Dilansir Motor1, cerita mesin diesel berawal dari 244 GL D6 yang menggunakan mesin naturally aspirated 6-silinder dari Volkswagen dan Audi. Pada 2001 Volvo memperkenalkan mesin dieselnya sendiri, sebuah mesin 5-silinder. Pada tahun 2017, Volvo mengumumkan akan mengakhiri pengembangan mesin diesel. Bulan lalu, mobil bermesin diesel terakhir dibuat di Ghent, Belgia.
Volvo Tak Punya Mesin Diesel Lagi
Kini tak ada lagi mesin diesel yang ditawarkan oleh Volvo, langkah selanjutnya adalah mengakhiri mobil bermesin koenvensional. Sementara itu, merek mewah lainnya seperti Mercedes dan Bentley sedikit mengerem target ambisius penjualan kendaraan listrik. Volvo rupanya tetap menjalankan rencana untuk eletrifikasi sepenuhnya pada akhir dekade.

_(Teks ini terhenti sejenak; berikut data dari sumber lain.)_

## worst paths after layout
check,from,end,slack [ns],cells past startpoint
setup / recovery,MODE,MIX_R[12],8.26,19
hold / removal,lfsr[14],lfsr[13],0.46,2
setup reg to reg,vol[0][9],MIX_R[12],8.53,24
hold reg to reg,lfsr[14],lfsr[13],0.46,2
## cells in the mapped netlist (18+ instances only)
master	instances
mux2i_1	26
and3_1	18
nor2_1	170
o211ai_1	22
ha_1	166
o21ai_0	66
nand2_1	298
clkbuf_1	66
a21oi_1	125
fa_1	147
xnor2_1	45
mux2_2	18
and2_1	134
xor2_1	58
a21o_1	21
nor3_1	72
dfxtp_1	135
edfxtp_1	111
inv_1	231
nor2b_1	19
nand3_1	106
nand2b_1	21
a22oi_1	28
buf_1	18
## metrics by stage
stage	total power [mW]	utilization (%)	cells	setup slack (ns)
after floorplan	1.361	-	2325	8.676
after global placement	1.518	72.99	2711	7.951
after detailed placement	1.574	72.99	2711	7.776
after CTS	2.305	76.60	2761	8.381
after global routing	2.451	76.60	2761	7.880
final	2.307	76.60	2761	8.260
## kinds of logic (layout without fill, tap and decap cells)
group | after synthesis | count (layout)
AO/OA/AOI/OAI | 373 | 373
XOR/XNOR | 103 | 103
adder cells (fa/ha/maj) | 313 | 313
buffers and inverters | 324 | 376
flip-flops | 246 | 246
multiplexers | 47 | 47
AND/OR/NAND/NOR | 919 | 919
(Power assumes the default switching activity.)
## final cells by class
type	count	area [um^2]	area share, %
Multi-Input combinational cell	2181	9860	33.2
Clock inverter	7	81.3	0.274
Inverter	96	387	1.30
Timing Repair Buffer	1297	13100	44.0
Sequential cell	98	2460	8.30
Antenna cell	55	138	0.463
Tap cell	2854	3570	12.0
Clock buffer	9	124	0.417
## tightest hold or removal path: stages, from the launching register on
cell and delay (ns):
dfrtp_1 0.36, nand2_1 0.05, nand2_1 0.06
==> config.mk <==
export PLATFORM = sky130hd
export DESIGN_NAME = sram_sequencer
export DESIGN_NICKNAME = d
export VERILOG_FILES = /design/src/rtl/sram_sequencer.sv
export SDC_FILE = /design/constraint.sdc
export NUM_CORES = 1
export LEC_CHECK = 0
export CAP_MARGIN = 15
export CORE_UTILIZATION = 35
export CTS_BUF_LIST = sky130_fd_sc_hd__clkbuf_8
export DETAILED_ROUTE_END_ITERATION = 10
export PLACE_DENSITY = 0.69
export SETUP_SLACK_MARGIN = 0.5
export SLEW_MARGIN = 10
export SYNTH_ARGS = -nofsm -noshare
export SYNTH_HDL_FRONTEND = slang
export SYNTH_SLANG_ARGS = --single-unit
==> constraint.sdc <==
create_clock -name clk -period 2 [get_ports clk]
set_input_delay 0.6 -clock clk [delete_from_list [all_inputs] [get_ports clk]]
set_output_delay 0.6 -clock clk [all_outputs]
set_load 0.01 [all_outputs]
--- src/rtl/hmcs_key_display_io.sv ---
// HMCS44A peripheral responder: qualifies one-hot D strobes, latches R2/R3 segment data
// into a 16-entry display RAM, debounces the strobed key column and pulses int0 on changes.
module hmcs_key_display_io #(
    parameter int STROBE_MIN = 4,
    parameter int DEB        = 16,
    parameter int INT_LEN    = 8
) (
    input  logic        clk,
    input  logic        reset,
    input  logic [15:0] i_D,
    input  logic [3:0]  i_R2,
    input  logic [3:0]  i_R3,
    input  logic [63:0] i_keys,
    output logic [3:0]  o_R0,
    output logic        o_int0,
    output logic [3:0]  o_col,
    output logic        o_col_valid,
    input  logic [3:0]  i_disp_addr,
    output logic [7:0]  o_disp_data,
    output logic [1:0]  o_state
);

    localparam int CW = $clog2(STROBE_MIN + 1);
    localparam int DW = (DEB > 1) ? $clog2(DEB) : 1;
    localparam int IW = $clog2(INT_LEN + 1);
    localparam logic [CW-1:0] SM_C     = CW'(STROBE_MIN);
    localparam logic [DW-1:0] DEB_MAX  = DW'(DEB - 1);
    localparam logic [IW-1:0] INT_C    = IW'(INT_LEN);
    localparam bit            IMMED    = (STROBE_MIN == 1);

    typedef enum logic [1:0] {
        S_IDLE = 2'd0,
        S_ARM  = 2'd1,
        S_HOLD = 2'd2
    } state_t;

    state_t          state_q;
    logic [15:0]     d_q;
    logic [3:0]      col_q;
    logic [CW-1:0]   cnt_q;
    logic [DW-1:0]   dcnt_q;
    logic [3:0]      cand_q;
    logic [IW-1:0]   int_cnt_q;
    logic [7:0]      dram_q [16];
    logic [3:0]      deb_q  [16];

    logic            onehot;
    logic [3:0]      idx;
    logic            eval_en;
    logic            accept_en;
    logic [3:0]      acc_col;
    logic [3:0]      raw;

    // Any departure from the sampled strobe (or an unknown state) re-evaluates i_D.
    always_comb begin
        onehot = (i_D != 16'h0) && ((i_D & (i_D - 16'd1)) == 16'h0);
        idx = 4'd0;
        for (int i = 0; i < 16; i++) begin
            if (i_D[i]) idx = 4'(i);
        end
        eval_en   = ((state_q != S_ARM) && (state_q != S_HOLD)) || (i_D != d_q);
        accept_en = 1'b0;
        acc_col   = col_q;
        if (eval_en) begin
            accept_en = onehot && IMMED;
            acc_col   = idx;
        end else if (state_q == S_ARM) begin
            accept_en = ((cnt_q + 1'b1) == SM_C);
        end
        raw = i_keys[{col_q, 2'b00} +: 4];
    end

    assign o_state = state_q;

    always_ff @(posedge clk or negedge reset) begin
        if (!reset) begin
            state_q     <= S_IDLE;
            d_q         <= '0;
            col_q       <= '0;
            cnt_q       <= '0;
            dcnt_q      <= '0;
            cand_q      <= '0;
            int_cnt_q   <= '0;
            o_R0        <= '0;
            o_int0      <= 1'b0;
            o_col       <= '0;
            o_col_valid <= 1'b0;
            o_disp_data <= '0;
            for (int i = 0; i < 16; i++) begin
                dram_q[i] <= '0;
                deb_q[i]  <= '0;
            end
        end else begin
            o_disp_data <= dram_q[i_disp_addr];
            o_R0        <= (state_q == S_HOLD) ? deb_q[col_q] : 4'h0;
            o_col_valid <= (state_q == S_HOLD);
            o_col       <= col_q;
            o_int0      <= (int_cnt_q != '0);
            if (int_cnt_q != '0) int_cnt_q <= int_cnt_q - 1'b1;

            if (eval_en) begin
                if (onehot) begin
                    d_q     <= i_D;
                    col_q   <= idx;
                    cnt_q   <= CW'(1);
                    state_q <= S_ARM;
                end else begin
                    state_q <= S_IDLE;
                end
            end else if (state_q == S_ARM) begin
                cnt_q <= cnt_q + 1'b1;
            end else if (state_q == S_HOLD) begin
                if (raw != cand_q) begin
                    cand_q <= raw;
                    dcnt_q <= '0;
                end else if (dcnt_q == DEB_MAX) begin
                    if (cand_q != deb_q[col_q]) begin
                        deb_q[col_q] <= cand_q;
                        int_cnt_q    <= INT_C;
                    end
                end else begin
                    dcnt_q <= dcnt_q + 1'b1;
                end
            end

            // Accept overrides the FSM moves above and restarts debounce for the new column.
            if (accept_en) begin
                dram_q[acc_col] <= {i_R2, i_R3};
                cand_q          <= i_keys[{acc_col, 2'b00} +: 4];
                dcnt_q          <= '0;
                state_q         <= S_HOLD;
            end
        end
    end

endmodule

--- config.mk ---
export PLATFORM = sky130hd
export DESIGN_NAME = hmcs_key_display_io
export DESIGN_NICKNAME = d
export VERILOG_FILES = /design/src/rtl/hmcs_key_display_io.sv
export SDC_FILE = /design/constraint.sdc
export NUM_CORES = 1
export LEC_CHECK = 0
export BUFFER_PORTS_ARGS = -buffer_cell sky130_fd_sc_hd__buf_2
export CAP_MARGIN = 25
export CELL_PAD_IN_SITES_DETAIL_PLACEMENT = 0
export CELL_PAD_IN_SITES_GLOBAL_PLACEMENT = 1
export CORE_MARGIN = 2
export CORE_UTILIZATION = 52
export CTS_BUF_LIST = sky130_fd_sc_hd__clkbuf_4 sky130_fd_sc_hd__clkbuf_8
export DETAILED_ROUTE_END_ITERATION = 10
export PLACE_DENSITY = 0.88
export SLEW_MARGIN = 20
export SYNTH_ARGS = -nofsm -noshare
export SYNTH_HDL_FRONTEND = slang
export SYNTH_SLANG_ARGS = --single-unit
--- constraint.sdc ---
create_clock -name clk -period 3.8 [get_ports clk]
set_input_delay 0.19 -clock clk [delete_from_list [all_inputs] [get_ports clk]]
set_output_delay 0.19 -clock clk [all_outputs]
set_load 0.03 [all_outputs]
==> impl_metrics.prom <==
# TYPE chip_impl_metric gauge
chip_impl_metric{name="diodes",unit=""} 0
chip_impl_metric{name="design.core.area",unit="um2"} 25300
chip_impl_metric{name="cts.sink_count",unit=""} 247
chip_impl_metric{name="route.detailed.vias_per_inst",unit=""} 6.00
chip_impl_metric{name="cts_max_level",unit=""} 2
chip_impl_metric{name="wire_length_of_the_first_global_routing_pass",unit="mm"} 50.8
chip_impl_metric{name="dieWidth",unit="um"} 165
chip_impl_info{name="final_common_cell",value="sky130_fd_sc_hd__dfrtp_1"} 1
chip_impl_metric{name="critical_path.max_fanout",unit=""} 23
chip_impl_info{name="run_status",value="completed"} 1
chip_impl_info{name="cts-root-buf",value="sky130_fd_sc_hd__clkbuf_8"} 1
chip_impl_metric{name="final.fill_count",unit=""} 1939
chip_impl_metric{name="fin_util",unit="%"} 60.9
chip_impl_metric{name="ioPinCount",unit=""} 114
chip_impl_metric{name="placementRows",unit=""} 58
chip_impl_metric{name="synth-edff-count",unit=""} 0
chip_impl_info{name="grt_most_used_layer",value="met2"} 1
chip_impl_metric{name="post-route-min-period",unit="ns"} 3.50
chip_impl_metric{name="syn-mean-instance-area",unit="um2"} 13.9
chip_impl_metric{name="place.gp.congestion",unit=""} 0.907
chip_impl_metric{name="synthArstFlopShare",unit="%"} 100
chip_impl_metric{name="ys_ff_latch",unit=""} 247
chip_impl_metric{name="setup-tns-final",unit="ns"} 0
chip_impl_metric{name="max_slew_margin",unit="%"} 35.6
chip_impl_metric{name="use_met2",unit="%"} 38.2
chip_impl_metric{name="max_slew.worst_pin.slew",unit="ns"} 0.966
chip_impl_info{name="synth_flop_cell",value="sky130_fd_sc_hd__dfrtp_1"} 1
chip_impl_metric{name="final_max_slew_viol_count",unit=""} 0
chip_impl_metric{name="route.final.wire_length",unit="mm"} 31.6
chip_impl_metric{name="clock-skew-final",unit="ns"} 0.0252
chip_impl_info{name="cts_tree",value="yes"} 1
chip_impl_info{name="min_path_type",value="primary input to register"} 1
chip_impl_metric{name="place.detailed.instances",unit=""} 1385
chip_impl_info{name="rsz0062_at_grt",value="false"} 1
chip_impl_info{name="most_used_cells_in_the_layout_excluding_fill_and_tap_cells",value="sky130_fd_sc_hd__dfrtp_1 (245), sky130_fd_sc_hd__mux2_1 (132), sky130_fd_sc_hd__buf_2 (112), sky130_fd_sc_hd__mux4_2 (74), sky130_fd_sc_hd__mux2_4 (74)"} 1
chip_impl_metric{name="synthCells",unit=""} 965
chip_impl_metric{name="num-nets-final",unit=""} 1208
chip_impl_info{name="endpoint_kind",value="register"} 1
chip_impl_metric{name="fin_crit_sh",unit="%"} 92.2
chip_impl_metric{name="cts-buffers-inserted",unit=""} 41
chip_impl_metric{name="final_critical_path_setup_slack",unit="ns"} 0.298
chip_impl_metric{name="hold_viol_final",unit=""} 0
chip_impl_metric{name="fin_worst_hold_slack",unit="ns"} 0.0290
chip_impl_metric{name="holdPathStages",unit=""} 2
chip_impl_metric{name="port-buffer-count",unit=""} 113
chip_impl_info{name="startpoint_type",value="register"} 1
chip_impl_metric{name="detailedRoute.firstIterationViolations",unit=""} 532
chip_impl_metric{name="number_of_buffers_inserted_by_post_cts_setup_repair",unit=""} 0
chip_impl_metric{name="postSynthNetCount",unit=""} 1065
chip_impl_metric{name="place_worst_setup_slack",unit="ns"} 0.291
chip_impl_metric{name="grt_max_degree",unit=""} 124
chip_impl_metric{name="global_route.overflow_total",unit=""} 0
chip_impl_metric{name="drt_pre_antenna_iters",unit=""} 5
chip_impl_metric{name="routed-via-count",unit=""} 8779
chip_impl_metric{name="worst_ir_drop_vdd",unit="V"} 0.000262
chip_impl_metric{name="number_of_global_route_vias_before_repair",unit=""} 9198
chip_impl_metric{name="detail-route-antenna-nets",unit=""} 0
chip_impl_metric{name="post_synth_num_cell_types",unit=""} 70
chip_impl_metric{name="worst_ep_arrival_time",unit="ns"} 3.91
chip_impl_metric{name="final-setup-viol-count",unit=""} 0
chip_impl_metric{name="clock_latency",unit="ns"} 0.55
chip_impl_metric{name="max_freq",unit="GHz"} 0.286
chip_impl_metric{name="global_route.usage.met3",unit="%"} 4.07
chip_impl_metric{name="fp.dieArea",unit="um2"} 27200
chip_impl_metric{name="layout-drive-gt1-share",unit="%"} 37.1
chip_impl_metric{name="non_filler_instance_count_after_layout",unit=""} 1464
chip_impl_metric{name="post_cts_resized",unit=""} 0
chip_impl_metric{name="dieHeight",unit="um"} 165
chip_impl_metric{name="globalRouteMet1Util",unit="%"} 34.5
chip_impl_metric{name="power.leakage",unit="nW"} 7.54
chip_impl_metric{name="max_cap_viol_count",unit=""} 0
chip_impl_info{name="worst-setup-path-type",value="register to register"} 1
chip_impl_metric{name="detailed_place_hpwl",unit="mm"} 22.5
chip_impl_metric{name="worst_r2r_path_depth",unit=""} 9
chip_impl_metric{name="synthesis.yosys.warnings",unit=""} 0
chip_impl_metric{name="antenna_found_initial",unit=""} 0
chip_impl_metric{name="globalRouteTotalUtil",unit="%"} 24.1
chip_impl_metric{name="area_of_the_mapped_netlist",unit="um2"} 13500
chip_impl_metric{name="clock_transition_time_at_the_flip_flop_clock_pins_of_the_worst_setup_and_hold_paths",unit="ns"} 0.06
chip_impl_metric{name="remaining_drc_errors",unit=""} 0
chip_impl_metric{name="dr_wl_cell",unit="um"} 21.6
chip_impl_metric{name="clock_path_buffers",unit=""} 3
chip_impl_metric{name="start_util",unit="%"} 53.1
chip_impl_metric{name="cp_data_required_time",unit="ns"} 4.21
chip_impl_metric{name="area_growth_syn_to_layout",unit="%"} 14.6
chip_impl_metric{name="cellPowerDensity",unit="nW/um2"} 351
chip_impl_metric{name="synth-seq-area-share",unit="%"} 45.9
-- state kept, by name, summed over array words and instances, names as in the netlist --
name,cells
cand_q,4
dram_q,128
d_q,16
col_q,4
cnt_q,3
o_state,2
dcnt_q,4
o_disp_data,8
o_R0,4
o_col_valid,1
o_col,4
deb_q,64
o_int0,1
int_cnt_q,4
-- area by class of cell --
cell class | instances | area (um2) | share of cell area (%)
clock buffers | 60 | 763 | 4.95
inverters | 13 | 48.8 | 0.316
clock inverters | 9 | 91.3 | 0.592
repair buffers | 167 | 1040 | 6.77
flip-flops and latches | 247 | 6180 | 40.1
well taps | 330 | 413 | 2.68
multi-input cells | 638 | 6880 | 44.6
-- what timing repair did --
item,in CTS,in global routing
hold buffers,10,0
hold endpoints to repair,129,0
endpoints found under the setup margin,0,0
-- Yosys cell counts (4+ instances only) --
cell type | number | share of area, %
sky130_fd_sc_hd__o21ai_1 | 8 | 0.30
sky130_fd_sc_hd__buf_1 | 7 | 0.20
sky130_fd_sc_hd__a31oi_1 | 6 | 0.28
sky130_fd_sc_hd__a211oi_1 | 4 | 0.22
sky130_fd_sc_hd__mux2_1 | 132 | 11
sky130_fd_sc_hd__xnor2_1 | 8 | 0.52
sky130_fd_sc_hd__mux2i_1 | 8 | 0.60
sky130_fd_sc_hd__o211ai_1 | 18 | 1.0
sky130_fd_sc_hd__nand3_4 | 16 | 2.1
sky130_fd_sc_hd__xor2_1 | 18 | 1.2
sky130_fd_sc_hd__inv_1 | 13 | 0.36
sky130_fd_sc_hd__o31a_1 | 5 | 0.33
sky130_fd_sc_hd__nor3_1 | 6 | 0.22
sky130_fd_sc_hd__ha_1 | 6 | 0.56
sky130_fd_sc_hd__nand2b_1 | 10 | 0.47
sky130_fd_sc_hd__clkbuf_1 | 40 | 1.1
sky130_fd_sc_hd__a21o_1 | 5 | 0.28
sky130_fd_sc_hd__nor4_1 | 7 | 0.33
sky130_fd_sc_hd__a2111oi_0 | 5 | 0.33
sky130_fd_sc_hd__and2_1 | 7 | 0.33
sky130_fd_sc_hd__nand4_1 | 4 | 0.19
sky130_fd_sc_hd__nand3_1 | 28 | 1.0
sky130_fd_sc_hd__buf_2 | 12 | 0.45
sky130_fd_sc_hd__or3_1 | 6 | 0.28
sky130_fd_sc_hd__mux2_2 | 12 | 1.0
sky130_fd_sc_hd__nand2_1 | 30 | 0.84
sky130_fd_sc_hd__a21oi_1 | 23 | 0.86
sky130_fd_sc_hd__mux2_4 | 74 | 8.3
sky130_fd_sc_hd__dfrtp_1 | 247 | 46
sky130_fd_sc_hd__nor2b_1 | 14 | 0.65
sky130_fd_sc_hd__o21ai_0 | 16 | 0.60
sky130_fd_sc_hd__mux4_2 | 74 | 12
sky130_fd_sc_hd__nor2_1 | 30 | 0.84
-- critical path: stages (launching register included) --
cell and delay [ns]:
sky130_fd_sc_hd__dfrtp_2 0.74, sky130_fd_sc_hd__buf_4 0.33, sky130_fd_sc_hd__mux4_4 0.64, sky130_fd_sc_hd__mux4_2 0.50, sky130_fd_sc_hd__xnor2_1 0.14, sky130_fd_sc_hd__nand4_1 0.10
sky130_fd_sc_hd__and3_4 0.22, sky130_fd_sc_hd__buf_12 0.20, sky130_fd_sc_hd__nand3_4 0.13, sky130_fd_sc_hd__mux2_4 0.32
-- logic make-up (layout without fill, tap and decap cells) --
| logic type | after synthesis | in the layout | synth area share [%] |
|---|---|---|---|
| compound gates | 118 | 118 | 5.91 |
| mux | 304 | 304 | 34.1 |
| simple gates | 181 | 181 | 8.69 |
| xor+xnor | 26 | 26 | 1.69 |
| buf+inv | 80 | 249 | 2.91 |
| fa+ha+maj | 9 | 9 | 0.791 |
| flops | 247 | 247 | 45.9 |
-- final timing paths --
check                      startpoint  slack [ns]    endpoint
setup / recovery             col_q[0]        0.30   deb_q[41]
hold / removal                 i_D[7]        0.03      d_q[7]
setup reg to reg             col_q[0]        0.30   deb_q[41]
hold reg to reg            dram_q[86]        0.48  dram_q[86]
max in group asynchronous       reset        2.51   deb_q[41]
min in group asynchronous       reset        0.35      o_int0
-- metrics by stage --
step                      area [um2]  power [mW]
after global placement         14500        3.02
after floorplan                13500        2.84
after detailed placement       14500        3.02
after CTS                      15400        5.48
after global routing           15400        5.65
final                          15400        5.42
-- metal layers --
| layer | wire length (um) | up-vias |
|---|---|---|
| met5 | 0 | - |
| met4 | 768 | 0 |
| met3 | 1700 | 61 |
| met2 | 15200 | 261 |
| met1 | 13900 | 4517 |
| li1 | - | 3940 |
-- where the power goes --
group          switching [mW]  internal, mW
Clock                    1.07          1.37
Sequential            0.00152          2.63
Combinational           0.213         0.136
Total                    1.29          4.13
No activity file was read; power rests on OpenSTA's default activity.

Di Eropa permintaan mesin diesel semakin menyusut setelah skandal kecurangan emisi yang dilakukan oleh Volkswagen. Semakin ketatnya uji emisi membuat pabrikan meninggalkan mesin diesel secara perlahan-lahan.Investasi untuk pengembangan mesin diesel agar sesuai regulasi sangatlah mahal, sehingga pabrikan menilai tidak masuk akal untuk menghabiskan biaya riset untuk mesin yang mulai ditinggalkan.